Arrivederci Don Porfirio

Por fin llegó el ansiado día, el Aniversario. Ferrera, Morante, El Payo y Zapata protagonizaban el cartel.
viernes, 7 de febrero de 2020 · 19:41

EMMA GORJÓN

Por fin llegó el ansiado día, el Aniversario. Ferrera, Morante, El Payo y Zapata protagonizaban el cartel. Amaneció oscuro y la tarde se presentía gélida. A pesar de ello, hoy era su día. La Monumental relucía como nunca, engalonada con flores, los puestos impecables.... Nadie se quería perder la corrida estrella de la temporada mejicana tras todo el invierno esperándola. Los aficionados aztecas sacaron sus mejores galas para lucirlas en el barrio de Insurgentes. Al son de mariachis y con tequilas en sus manos estaban abarrotados los alrededores del coso azteca. 

El ganado no dejó un buen sabor de boca. A pesar de ello Morante brilló como solo el sabe en su primero ganándose una oreja. Ferrera encumbró su toreo y reinó atravesando la Puerta Grande del coso de Insurgentes. El Payo dejó entusiasmo y Zapata destacó por sus banderillas que alegraron los tendidos. 

El público vivió todo tipo de emociones.
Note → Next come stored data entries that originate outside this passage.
## src/rtl/branch_pred_pkg.sv

```systemverilog
// Shared definitions for the branch resolve queue and the one-bit predictor table.
package branch_pred_pkg;

  localparam int unsigned DEPTH_DEF = 4;
  localparam int unsigned IDX_W_DEF = 1;
  localparam int unsigned CNT_W_DEF = 16;

  // Direction encoding shared with the predictor table
  localparam logic TAKEN     = 1'b1;
  localparam logic NOT_TAKEN = 1'b0;

  // Entry bit layout: {index, pred}, pred in bit 0
  localparam int unsigned ENTRY_PRED_LSB = 0;
  localparam int unsigned ENTRY_IDX_LSB  = 1;

  // Entry payload at the default index width
  typedef struct packed {
    logic [IDX_W_DEF-1:0] index;
    logic                 pred;
  } entry_t;

endpackage

```

## src/rtl/branch_sat_counter.sv

```systemverilog
// Saturating up-counter with enable; holds at all-ones instead of wrapping.
module branch_sat_counter #(
  parameter int unsigned CNT_W = 16
) (
  input  logic             clk,
  input  logic             rst_n,
  input  logic             en_i,
  output logic [CNT_W-1:0] cnt_o
);

  logic [CNT_W-1:0] cnt_q;
  logic [CNT_W-1:0] cnt_d;

  // Increment when enabled unless already saturated
  always_comb begin
    cnt_d = cnt_q;
    if (en_i && (cnt_q != {CNT_W{1'b1}})) begin
      cnt_d = cnt_q + CNT_W'(1);
    end
  end

  // Counter register
  always_ff @(posedge clk or negedge rst_n) begin
    if (!rst_n) begin
      cnt_q <= '0;
    end else begin
      cnt_q <= cnt_d;
    end
  end

  assign cnt_o = cnt_q;

endmodule

```

## src/rtl/branch_resolve_queue.sv

```systemverilog
// In-order queue of in-flight branches; pops on resolution, drives predictor
// updates and flushes everything younger on a mispredict.
module branch_resolve_queue
  import branch_pred_pkg::*;
#(
  parameter int unsigned DEPTH = DEPTH_DEF,
  parameter int unsigned IDX_W = IDX_W_DEF,
  parameter int unsigned CNT_W = CNT_W_DEF
) (
  input  logic                     clk,
  input  logic                     rst_n,
  input  logic                     push_valid,
  output logic                     push_ready,
  input  logic [IDX_W-1:0]         push_index,
  input  logic                     push_pred,
  input  logic                     res_valid,
  output logic                     res_ready,
  input  logic                     res_taken,
  output logic                     upd_valid,
  output logic [IDX_W-1:0]         upd_index,
  output logic                     upd_taken,
  output logic                     mispredict,
  output logic [$clog2(DEPTH):0]   occupancy,
  output logic [CNT_W-1:0]         branch_cnt,
  output logic [CNT_W-1:0]         mispred_cnt
);

  localparam int unsigned PTR_W = $clog2(DEPTH);
  localparam int unsigned OCC_W = PTR_W + 1;
  localparam int unsigned ENT_W = IDX_W + 1;

  logic [ENT_W-1:0] mem_q [DEPTH];
  logic [PTR_W-1:0] head_q, head_d;
  logic [PTR_W-1:0] tail_q, tail_d;
  logic [OCC_W-1:0] count_q, count_d;

  logic             upd_valid_q, upd_valid_d;
  logic [IDX_W-1:0] upd_index_q, upd_index_d;
  logic             upd_taken_q, upd_taken_d;
  logic             mispred_q, mispred_d;

  logic [ENT_W-1:0] head_ent;
  logic [ENT_W-1:0] wr_ent;
  logic [IDX_W-1:0] head_idx;
  logic             head_pred;
  logic             push_fire;
  logic             res_fire;
  logic             mis_fire;
  logic             wr_en;

  // Handshakes depend on registered count only
  assign push_ready = (count_q != OCC_W'(DEPTH));
  assign res_ready  = (count_q != '0);

  // Head decode, handshake qualification and new-entry packing
  always_comb begin
    head_ent  = mem_q[head_q];
    head_idx  = head_ent[ENTRY_IDX_LSB +: IDX_W];
    head_pred = head_ent[ENTRY_PRED_LSB];
    push_fire = push_valid && push_ready;
    res_fire  = res_valid && res_ready;
    mis_fire  = res_fire && (head_pred != res_taken);
    // A push alongside a mispredict is wrong-path and dropped
    wr_en     = push_fire && !mis_fire;
    wr_ent                              = '0;
    wr_ent[ENTRY_IDX_LSB +: IDX_W]      = push_index;
    wr_ent[ENTRY_PRED_LSB]              = push_pred;
  end

  // Pointer/count next state and registered update strobe
  always_comb begin
    head_d      = head_q;
    tail_d      = tail_q;
    count_d     = count_q;
    upd_valid_d = 1'b0;
    upd_index_d = '0;
    upd_taken_d = 1'b0;
    mispred_d   = 1'b0;

    if (mis_fire) begin
      head_d  = tail_q;
      count_d = '0;
    end else begin
      if (res_fire) begin
        head_d = head_q + PTR_W'(1);
      end
      if (push_fire) begin
        tail_d = tail_q + PTR_W'(1);
      end
      count_d = count_q + OCC_W'(push_fire) - OCC_W'(res_fire);
    end

    if (res_fire) begin
      upd_valid_d = 1'b1;
      upd_index_d = head_idx;
      upd_taken_d = res_taken;
      mispred_d   = mis_fire;
    end
  end

  // Control and output registers
  always_ff @(posedge clk or negedge rst_n) begin
    if (!rst_n) begin
      head_q      <= '0;
      tail_q      <= '0;
      count_q     <= '0;
      upd_valid_q <= 1'b0;
      upd_index_q <= '0;
      upd_taken_q <= 1'b0;
      mispred_q   <= 1'b0;
    end else begin
      head_q      <= head_d;
      tail_q      <= tail_d;
      count_q     <= count_d;
      upd_valid_q <= upd_valid_d;
      upd_index_q <= upd_index_d;
      upd_taken_q <= upd_taken_d;
      mispred_q   <= mispred_d;
    end
  end

  // Entry storage; contents are don't-care after reset
  always_ff @(posedge clk) begin
    if (wr_en) begin
      mem_q[tail_q] <= wr_ent;
    end
  end

  branch_sat_counter #(.CNT_W(CNT_W)) u_branch_cnt (
    .clk   (clk),
    .rst_n (rst_n),
    .en_i  (res_fire),
    .cnt_o (branch_cnt)
  );

  branch_sat_counter #(.CNT_W(CNT_W)) u_mispred_cnt (
    .clk   (clk),
    .rst_n (rst_n),
    .en_i  (mis_fire),
    .cnt_o (mispred_cnt)
  );

  assign upd_valid  = upd_valid_q;
  assign upd_index  = upd_index_q;
  assign upd_taken  = upd_taken_q;
  assign mispredict = mispred_q;
  assign occupancy  = count_q;

endmodule

```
Y eso es lo bonito del toreo, es imprevisible. 

Pero hoy el protagonista no era ningún torero, fue un monosabio. Sí, una pieza clave que no puede fallar en ninguna plaza y en La México uno destaca ante todos por sus más de sesenta años al pie del cañón, Don Porfirio Sánchez. Jamás había vivido tanto respeto hacia uno de los elementos claves de la Fiesta. Hoy era su día, decía adiós a su profesión, lo único que había hecho en toda su vida lo dejaba atrás para descansar. Más que merecido. No había más que ver sus lágrimas derramándose por sus mejillas pisando el albero cuando le entregaban una placa en reconocimiento. “Si eliges un trabajo que te guste no tendrás que trabajar ni un solo día”, su lema sin duda. No quería desperdiciar ni un solo segundo en intentar hablar con el, la suerte me bendijo y se puso a mi lado. Me contó que de pequeño quería ser matador pero ante la imposibilidad económica de su familia decidió ser monosabio. “He vivido de todo: me han pisado toros, recibí una cornada con veinticuatro años, he conocido a los mejores del toreo.... y soy feliz. ¿ Qué más puedo pedir?”, afirmaba ilusionado. No le faltaba razón. Como si de un héroe se tratara lo despidió la afición mejicana. En festejar son expertos, no lo podemos dudar. 

Sin duda alguna, del día del Aniversario me quedo con sus ojos vidriosos de sus lágrimas. Ojalá todos podamos ser tan felices como Don Porfirio. Chapeau.